Remarkably busy week with lectures, tour groups, teaching, interviews, a conference and oh yeah, that farming thing we do out here. Betsy had a good and tiring trip to Texas for an Association of Specialty Cut Flower Growers (ASCFG) regional meeting and a visit with our good friends and compatriots the Arnosky’s of Texas Specialty Cut Flowers. Betsy first met Pamela at an ASCFG meeting in the early 90’s and the two quickly realized we had been traveling the same road in two different states. Both farms started with nothing but a dream and through perseverance and our “too dumb to quit” attitude became successful. Now every few years we find ways to get together and commiserate (and have fun too).
I had an interesting meeting with the new dean of the College of Agriculture and Life Sciences (CALS) at NC State. A group of the Board of Advisors for the Center for Environmental Farming Systems (CEFS) met with him to discuss on-going strategic planning processes for both CEFS and CALS and how we can all work together. Nice and bright guy, Dean Linton, but we got onto the topic of what the definition of sustainable agriculture is. This used to come up all the time back in the day but less so now unless someone is trying to co-opt the concept. It was defined by Congress back in the 1990 Farm bill when the Sustainable Agriculture Research and Education Program (SARE) of the USDA was being authorized. Most of us working in the field now consider it the “legal” definition. I said that not only was there this legal definition but that essentially every person and group I talked to now knew that sustainability has three tenets- environmentally sound, economically viable and socially responsible. If most of the public now embraces this concept it will be difficult to change it now.
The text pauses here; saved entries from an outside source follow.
[config.mk]
export PLATFORM = sky130hd
export DESIGN_NAME = mipsCore
export DESIGN_NICKNAME = d
export VERILOG_FILES = /design/src/design/mipsPkg.sv /design/src/design/mipsCore.sv /design/src/design/datapath.sv /design/src/design/controller.sv /design/src/design/hazardUnit.sv /design/src/design/regFile.sv /design/src/design/alu.sv
export SDC_FILE = /design/constraint.sdc
export NUM_CORES = 2
export LEC_CHECK = 0
export BUFFER_PORTS_ARGS = -buffer_cell sky130_fd_sc_hd__buf_2
export CAP_MARGIN = 20
export CORE_MARGIN = 2
export CORE_UTILIZATION = 54
export DETAILED_ROUTE_END_ITERATION = 7
export PLACE_DENSITY = 0.7
export SYNTH_ARGS = -nofsm -noshare
export SYNTH_HDL_FRONTEND = slang
export SYNTH_SLANG_ARGS = --single-unit
[constraint.sdc]
create_clock -name clk -period 7.3 [get_ports clk]
set_clock_uncertainty 0.2 [all_clocks]
set_input_delay 1.825 -clock clk [delete_from_list [all_inputs] [get_ports clk]]
set_output_delay 1.825 -clock clk [all_outputs]
set_load 0.005 [all_outputs]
We did manage to get a lot of plants and seed into the ground but still have more to do just to get caught up. Six more beds of lettuce, the first carrots, beets and broccoli raab, the first four of 10 beds (at least) of onions. Hopefully most of the rest of the onions will go in today. Jennie and Liz also extracted the bent Haygrove legs we need to replace so we can finally reconstruct the Big Tops that were damaged in last July’s storm. It is good to have the staff begin work again.
Picture of the Week
A bright and windy March day, overwintered greens flanked by newly seeded crops protected by row cover to help germination
What’s going to be at the market?
Another cool start on Saturday but a fast warm up.
Maybe the last of the winter potato- Jerusalem Artichokes (Sunchokes). A little more Spinach. Maybe a bit of Lacinato Kale but for sure beautiful tender and sweet Collards. Still plenty of sweet Carrots.
More and more of the brilliant and amazing Anemones not as many this week, too much consistent cold weather.
As a reminder if there is anything that you would like for us to hold for you at market just let us know by e-mail, by the evening before, and we will be glad to put it aside for you.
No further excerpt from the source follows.